Kerkouane, Tunisia. It is such a cosmpolitan site that it seems absurd to me that any consideration can be made about the Punics, which themselves were a rather diverse population that had assimilated various foreigners, Iberians, Sardinians, and many more. Interesting that geneticists continue to find no evidence in Punic sites of DNA linked to Lebanon and the Levant. This confirms that Punic and Phoenician were not exactly the same thing. I agree with Mount123 that J2b-L283 has nothing to do originally with the Phoenicians or the Punics, given that its presence in the early Bronze Age in the northern Balkans remains the best documented. The case of some older clades, more similar to those found in Sardinia, remains unclear, but here again ancient DNA will help us clarify the picture. J2b and J2b-L283 are not the same thing, and to date no evidence has been provided that J2b is related to the Phoenician expansion. I remind everyone that delusional studies have been published on the Phoenicians in the past that tried to associate J2 with the Phoenicians without providing any evidence, an unproved hypothesis by Lebanese geneticist Pierre A. Zalloua that continues to influence studies in a negative way.
Sant’Imbenia, Sardinia. There are so few new ones tested that no consideration can really be made.

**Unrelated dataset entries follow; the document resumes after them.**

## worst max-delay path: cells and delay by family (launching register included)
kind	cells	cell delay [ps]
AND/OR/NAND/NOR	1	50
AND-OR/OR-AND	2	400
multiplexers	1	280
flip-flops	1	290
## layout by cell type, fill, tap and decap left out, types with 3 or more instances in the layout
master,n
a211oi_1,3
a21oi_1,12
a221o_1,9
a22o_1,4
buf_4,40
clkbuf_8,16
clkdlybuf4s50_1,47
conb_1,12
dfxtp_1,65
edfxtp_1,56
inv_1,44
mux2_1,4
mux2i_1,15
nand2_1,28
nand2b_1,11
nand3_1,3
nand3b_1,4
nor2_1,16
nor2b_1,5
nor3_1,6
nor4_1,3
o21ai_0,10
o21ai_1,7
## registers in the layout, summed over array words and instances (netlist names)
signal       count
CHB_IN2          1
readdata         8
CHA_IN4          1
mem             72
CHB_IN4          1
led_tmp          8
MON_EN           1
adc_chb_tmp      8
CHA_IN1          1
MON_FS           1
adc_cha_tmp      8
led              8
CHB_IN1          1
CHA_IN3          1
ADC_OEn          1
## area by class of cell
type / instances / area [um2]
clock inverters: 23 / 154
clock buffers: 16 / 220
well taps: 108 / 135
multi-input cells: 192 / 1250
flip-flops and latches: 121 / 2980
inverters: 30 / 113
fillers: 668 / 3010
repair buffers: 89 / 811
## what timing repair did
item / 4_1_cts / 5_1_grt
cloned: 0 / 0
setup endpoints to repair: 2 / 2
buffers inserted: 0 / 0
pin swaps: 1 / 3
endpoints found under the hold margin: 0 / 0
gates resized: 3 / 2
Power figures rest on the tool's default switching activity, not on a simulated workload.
===== design.v =====
module mux_32bit(Out,Input0,Input1,Select);
input [31:0] Input0,Input1;
output reg [31:0] Out;
input Select;
always@(*)begin
if(Select == 1'b0) begin
 Out=Input0;
end
else if(Select == 1'b1)begin
 Out=Input1;
end
end
endmodule

===== run.sh =====
#!/bin/bash
# OpenROAD 26Q1-2900-gdf79404cd8, Yosys 0.63+post, stock flow scripts
make -C /OpenROAD-flow-scripts/flow DESIGN_CONFIG=/design/flow/config.mk WORK_HOME=/design/flow/orfs finish

===== config.mk =====
export PLATFORM = sky130hd
export DESIGN_NAME = mux_32bit
export DESIGN_NICKNAME = mux_32bit
export VERILOG_FILES = /design/flow/design.v
export SDC_FILE = /design/flow/constraint.sdc
export NUM_CORES = 4
export LEC_CHECK = 1
export CORE_AREA = 10 10 70 70
export DIE_AREA = 0 0 80 80

===== constraint.sdc =====
current_design mux_32bit

set clk_period 1.0
set clk_io_pct 0.2

create_clock -name clk0 -period $clk_period

set non_clock_inputs [all_inputs -no_clocks]
set_input_delay [expr $clk_period * $clk_io_pct] -clock clk0 $non_clock_inputs
set_output_delay [expr $clk_period * $clk_io_pct] -clock clk0 [all_outputs]

==> flow_summary.toml <==
# synthesis and place-and-route metrics
[status]
status = "complete, but fails checks"
violations = "setup timing"

[logic_synthesis]
syn_area_per_cell_um2 = 15.1
synth_seq_share_pct = 0
syn-instance-count = 36
yosys.area.top_type = "mux2_4"
synth_cell_type_count = 4
yosys_warnings = 1
syn-cell-area_um2 = 544
area_leaders = "mux2_4 (83%), buf_12 (11%), mux2_2 (4.1%), buf_6 (2.1%)"
yosys.area_share.simple_pct = 0
ys_cells = 36
topCombFamilyByArea = "multiplexers"
mux_share_pct = 86.9
synthXorXnorAreaFrac_pct = 0
ys_sh_aoi_pct = 0
ys_area_um2 = 544
adder_share_pct = 0
synth_top_area_share_pct = 82.8

[cells_and_area]
area_growth_pct = 212
ff_count = 0
final.clkbuf_count = 0
flop_area_um2 = 0
drive_gt1_share_pct = 56.2
logic_area_um2 = 480
nFillCells = 327

[timing]
fin_setup_tns_ns = -5.03
max_freq_mhz = 851
worstMarginPinSlew_ns = 0.0611
setup_viol = 32
worst_slack_ns = -0.175
finalMaxSlewViolations = 0
rsz0062_at_grt = "yes"
worst_slew_margin_rel_pct = 95.9
final.min_clock_period_ns = 1.18
fin_crit_sh_pct = 118
hold_viol = 0

[power]
p_total_uw = 660
pwr_density_cell_mw_per_mm2 = 389
leakagePower_uw = 0.000990
vdd_drop_max_mv = 0.173

[global_route]
grt_pass1_wl_mm = 4.15
grt_pass1_vias = 824
grt_max_degree = 8
antenna_found_initial = 0
grt_usage_pct = 7.87
grt_overflow = 0

[route]
vias = 730
viasPerCell = 3.80
drc = 0
firstDrtPassIters = 2
wl_mm = 2.85
diodes = 0
antenna_left = 0
drtIter0Drc = 4
wire_per_inst_um = 14.8

[placement]
dp_hpwl_mm = 2.40
place_congestion = 0.760
portBuffers = 97

[die]
pin_count = 97
floorplan.core_util_pct = 15.9
fp.dieW_um = 80
fp.coreArea_mm2 = 0.00342
num_rows = 21
die_y_um = 80
chip_area_mm2 = 0.00640

[worst_hold_path]
hold_start = "Input0[24]"
hold_class = "in -> out"
worstHoldEndpoint = "Out[24]"
whs_path_depth = 3

[setup_path]
end_kind = "primary output"
start_kind = "input pin"
critPathKind = "in -> out"
worstPathMaxFanout = 7
critPathRequiredTime_ns = 0.80
cp.arrival_ns = 0.98

[flow_run]
max_cap_violations = 0
warnings = 34

[clocking]
holdBufCountCts = 0
[critical path, cell delays in order]
cell	delay [ns]
buf_12	0.11
buf_12	0.13
buf_8	0.12
mux2_4	0.30
buf_6	0.11
[Yosys cell counts]
library cell,n
mux2_4,30
mux2_2,2
buf_6,1
buf_12,3
[per-layer routing]
metal	up-vias	share of wire (%)	wire, µm	global-route usage (%)
met2	51	49	1390	14.3
li1	362	-	-	-
met3	0	11	313	3.07
met5	-	0	0	0
met1	317	40	1140	8.97
met4	0	0	0	0
[area by class of cell]
| cell class | count | area share (%) |
|---|---|---|
| repair buffers | 114 | 68.3 |
| multi-input cells | 32 | 28.3 |
| well taps | 46 | 3.39 |
[worst max-delay path by stage]
stage | from | cells past startpoint | end | slack (ns)
CTS | Select | 5 | Out[0] | -0.18
global route | Select | 5 | Out[31] | -0.19
finish | Select | 5 | Out[31] | -0.18
[placed cells by master, fill, tap and decap left out, drive strengths merged]
| cell type | instances |
|---|---|
| buf | 50 |
| dlymetal6s2s | 14 |
| clkdlybuf4s50 | 10 |
| dlygate4sd2 | 40 |
| mux2 | 32 |
[per-stage QoR]
| stage | util (%) | std cells | cell area, µm² | setup slack (ns) | hold WS [ns] |
|---|---|---|---|---|---|
| 2_1_floorplan | - | 36 | 544 | 0.0669 | 0.498 |
| 3_3_place_gp | 45.0 | 177 | 1540 | -0.492 | 1.33 |
| 4_1_cts | 47.0 | 192 | 1610 | -0.178 | 0.800 |
| 5_1_grt | 49.7 | 192 | 1700 | -0.194 | 0.714 |
| 3_5_place_dp | 45.0 | 177 | 1540 | -0.497 | 1.33 |
| 6_report | 49.7 | 192 | 1700 | -0.175 | 0.694 |
[kinds of logic after synthesis]
kind of cell,after synthesis
muxes,32
buffers and inverters,4
[where the power goes]
group,switching (µW),internal [µW]
combinational,141,519
sequential,0,0
clock,0,0
total,141,519
==> flow/run.sh <==
#!/bin/bash
# OpenROAD 26Q1-2900-gdf79404cd8, Yosys 0.63+post, stock flow scripts
make -C /OpenROAD-flow-scripts/flow DESIGN_CONFIG=/design/flow/config.mk WORK_HOME=/design/flow/orfs finish
==> flow/config.mk <==
export PLATFORM = sky130hd
export DESIGN_NAME = control
export DESIGN_NICKNAME = control
export VERILOG_FILES = /design/flow/design.v
export SDC_FILE = /design/flow/constraint.sdc
export NUM_CORES = 4
export LEC_CHECK = 1
export CORE_AREA = 10 10 70 70
export DIE_AREA = 0 0 80 80
==> flow/constraint.sdc <==
current_design control

set clk_period 2.8
set clk_io_pct 0.2

create_clock -name clk0 -period $clk_period

set non_clock_inputs [all_inputs -no_clocks]
set_input_delay [expr $clk_period * $clk_io_pct] -clock clk0 $non_clock_inputs
set_output_delay [expr $clk_period * $clk_io_pct] -clock clk0 [all_outputs]
File: ./design.v
`timescale 1ps/1ps
`default_nettype none
module counter #(
    parameter P_BASE = 'd32  
,   parameter P_BIT  = 'd32  
) (
    input   wire                    clk          
,   input   wire                    resetn       
,   input   wire                    enable       
,   input   wire                    up_dw        
,   input   wire                    wenable      
,   input   wire [(P_BIT-1):0]      wcount       
,   output  reg  [(P_BIT-1):0]      count        
,   output  wire                    carry        
);
    wire w_wenable = wenable & (wcount < P_BASE);
    wire w_upflag = ~(count+1 < P_BASE);
    wire w_dwflag = (count == 'd0);
    always @(posedge clk or negedge resetn) begin
        if (!resetn) begin
            count   <=  {P_BIT{1'b0}};
        end else if (w_wenable) begin
            count   <=  wcount;
        end else if (enable) begin
            if (up_dw & w_upflag) begin
                count   <=  {P_BIT{1'b0}};
            end else if (up_dw) begin
                count   <=  count + 'd1;
            end else if (!up_dw & w_dwflag) begin
                count   <=  (P_BASE - 'd1);
            end else if (!up_dw) begin
                count   <=  count - 'd1;
            end
        end
    end
    assign carry = ((w_upflag & up_dw) | (w_dwflag & !up_dw)) & enable;
endmodule  
`default_nettype wire
File: ./run.sh
#!/bin/bash
# OpenROAD 26Q1-2900-gdf79404cd8, Yosys 0.63+post, stock flow scripts
make -C /OpenROAD-flow-scripts/flow DESIGN_CONFIG=/design/flow/config.mk WORK_HOME=/design/flow/orfs finish
File: ./config.mk
export PLATFORM = sky130hd
export DESIGN_NAME = counter
export DESIGN_NICKNAME = counter
export VERILOG_FILES = /design/flow/design.v
export SDC_FILE = /design/flow/constraint.sdc
export NUM_CORES = 4
export LEC_CHECK = 1
export CORE_UTILIZATION = 40
export SYNTH_HDL_FRONTEND = slang
File: ./constraint.sdc
current_design counter

set clk_period 4.5
set clk_io_pct 0.2

create_clock -name clk0 -period $clk_period [get_ports {clk}]

set non_clock_inputs [all_inputs -no_clocks]
set_input_delay [expr $clk_period * $clk_io_pct] -clock clk0 $non_clock_inputs
set_output_delay [expr $clk_period * $clk_io_pct] -clock clk0 [all_outputs]
==> flow_summary.ini <==
; physical design summary
[outcome]
outcome = finished, final reports clean

[synth]
synth.cellmix.adderShare_pct = 1.14
numSynthFlops = 32
synthArstFlopShare_pct = 100
ys_area_um2 = 3300
synth.area.mux_share_pct = 0.910
synth_area_um2 = 3300
synth.cellmix.xorXnorShare_pct = 9.29
yosysCellCount = 450
compound_area_share_pct = 22.2
ys_seq_share_pct = 24.3
simple_gate_share_pct = 35.4
synth_warnings = 0
ys.flop_type = dfrtp_1
edf_count = 0
synthCells = 450
synth.distinct_cells = 65
logic_family = simple AND/OR/NAND/NOR gates
postSynthAreaPerCell_um2 = 7.33

[clock_tree]
clk_latency_ns = 0.28
cts_tree = built
clk_pin_slew_ns = 0.07
numCtsBuffers = 5
cts_sinks = 32
cts-root-buf = clkbuf_8
postCtsHoldBufs = 0
cts_buffer_depth = 2
htreeDepth = 2

[min_path]
holdCritPathClass = flip-flop to flip-flop

[final_timing]
fin_skew_ns = 0.00318
rsz0062_at_grt = no
relSlewSlack_pct = 65.1
finalCriticalPeriod_ns = 4.27
hold_viol_final = 0
setup_ws_ns = 0.234
final.setup.tns_ns = 0
max_freq_mhz = 234
slew_viol_final = 0
tightest_slew_ns = 0.517
period_used_pct = 94.8
finalSetupViolations = 0

[worst_setup_path]
cpPeakStageDelay_ns = 0.56
crit_path_end_kind = primary output
path_cells = nand4_2 -> or2_2 -> nor4_2 -> nand2_1 -> a22oi_1 -> nor3_2 -> a21oi_1 -> o21a_1 -> clkdlybuf4s50_1
arrival_ns = 3.37
worstSetupStartpointType = flip-flop
required_ns = 3.60
crit_path_top_delay_cell = dfrtp_1
crit_family = simple AND/OR/NAND/NOR gates
cp_max_fo = 11
cp_num_buf_inv = 1
path_class = flip-flop to primary output

[cells_and_area]
fill_cells = 777
regMostFlops = count
largest_reg_flops = 32
drive_above_1_share_pct = 10.6
syn2layout_area_growth_pct = 27.7
final_layout_top_logic_cells = clkdlybuf4s50_1, nand2_1, nor2_1, o21ai_0, dfrtp_1
layout.cells.most_common = clkdlybuf4s50_1
top_regs = count x32

[global_route]
grt_usage_pct = 26.9
grt_max_degree = 34
grt-ovfl-total = 0
grt_pass1_wl_mm = 17.7
antenna_found_initial = 0
first_global_vias = 3354

[placement]
dp_slack_ns = 0.428
hpwl_mm = 8.19
place.gp.congestion = 0.920
port_buffers = 69

[pwr]
power_density_nw_per_um2 = 650
power.leakage_nw = 1.62
ir_worst_vdd_mv = 0.276

[routing]
drtAntennaViolNets = 0
detail_route.vias_per_cell = 6.03
vias = 3691
drt_iter0_markers = 212
antenna_cells = 0
drt-pass1-iter-count = 5
drcViolationCount = 0
wl_per_cell_um = 18.3
wl_mm = 11.2

[die]
die_y_um = 92.8
num_rows = 32
io_pins = 70
die_w_um = 92.8
core_area_um2 = 7850
initCoreUtil_pct = 42.0
chip_area_um2 = 8610

[run]
drv_cap = 0
log.warning_count = 27
per-stage QoR:
stage / cells / cell area [µm²] / power, mW / hold WS (ns) / util, %
after CTS: 612 / 4210 / 2.73 / 0.612 / 53.6
after floorplan: 450 / 3300 / 1.80 / 0.480 / -
after global placement: 605 / 4110 / 2.48 / 0.584 / 52.4
after global routing: 612 / 4210 / 2.96 / 0.671 / 53.7
after detailed placement: 605 / 4110 / 2.46 / 0.594 / 52.4
final: 612 / 4210 / 2.74 / 0.615 / 53.7
worst reg2reg max path: stages, from the launching register on:
cell and delay, ns:
dfrtp_1 0.42, buf_4 0.19, or4_1 0.61, nor3_1 0.33, and3_1 0.31, and2_1 0.44
nor2_2 0.08, buf_4 0.22, a31oi_1 0.19, o22ai_1 0.10, a21oi_1 0.12, a221o_1 0.16
per-layer routing:
| metal | track usage (%) | part of all wire [%] |
|---|---|---|
| met1 | 41.1 | 48 |
| met2 | 40.2 | 44 |
| met3 | 4.34 | 6.5 |
| met4 | 6.03 | 2.3 |
| met5 | 0 | 0 |
area by class of cell:
type                       count  area (µm²)  area share, %
clock buffer                   7        96.3           2.29
sequential                    32         801           19.0
tap                          102         128           3.03
multi-input combinational    367        2280           54.1
timing repair buffer          92         863           20.5
inverter                      12        45.0           1.07
synth_stat cells, types with 4 or more instances:
library cell | count | share of area (%)
nand2_1 | 50 | 5.7
nor2_1 | 43 | 4.9
dfrtp_1 | 32 | 24
o21ai_0 | 32 | 4.9
a21oi_1 | 21 | 3.2
clkbuf_1 | 21 | 2.4
nor3_1 | 21 | 3.2
xnor2_1 | 21 | 5.6
nand4_1 | 15 | 2.8
nor4_1 | 15 | 2.8
xor2_1 | 14 | 3.7
nand3_1 | 13 | 2.0
buf_2 | 12 | 1.8
inv_1 | 12 | 1.4
o21ai_1 | 11 | 1.7
a22oi_1 | 10 | 2.3
and4_1 | 8 | 2.1
and2_1 | 5 | 0.95
and3_1 | 5 | 0.95
or2_2 | 5 | 0.95
a31o_2 | 4 | 1.1
a31oi_1 | 4 | 0.76
o31ai_1 | 4 | 0.91
timing repair:
action / CTS / global route
setup endpoints to repair: 0 / 1
hold endpoints to repair: 0 / 0
setup buffers: 0 / 0
resized: 0 / 1
final timing paths:
path,startpoint,end,slack [ns],cells after the start
max,count[11],carry,0.23,9
min,count[7],count[7],0.61,2
max reg2reg,count[14],count[3],1.29,11
min reg2reg,count[7],count[7],0.61,2
max in group asynchronous,resetn,count[30],3.17,2
min in group asynchronous,resetn,count[10],1.02,2
cells by family (layout without fill, tap and decap cells):
| kind of cell | after synthesis | count (layout) |
|---|---|---|
| and+or+nand+nor | 211 | 211 |
| adders and majority gates | 3 | 3 |
| muxes | 3 | 3 |
| DFF | 32 | 32 |
| buffers and inverters | 51 | 111 |
| xor gates and xnor gates | 35 | 35 |
| AOI/OAI and AO/OA | 115 | 115 |
power breakdown:
part | leakage, nW | switching [mW] | internal (mW) | total, mW
Clock | 0.0503 | 0.112 | 0.136 | 0.248
Sequential | 0.434 | 0.242 | 0.397 | 0.638
Combinational | 1.14 | 0.987 | 0.863 | 1.85
Power figures rest on the tool's default switching activity, not on a simulated workload.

As I have commented in the past, the basic idea that every foreign person who died in a place may have contributed to the subsequent generations is very weak. But geneticists like it so much because it is a very simple, not to say simplistic, idea. Not to mention that late Neolithic Morocco is still being used in this article as a proxy for North African ancestry, when it was the sample that came from a study that showed counter-migration during the Neolithic from Iberia to North Africa and thus has perhaps too high EEF values, which could inflate the supposed North African ancestry in non-North African samples.
Another really significant flaw in this paper, which aims to demonstrate movements, is the huge difference in dating between the samples, ranging from the Bronze Age to the end of the Iron Age.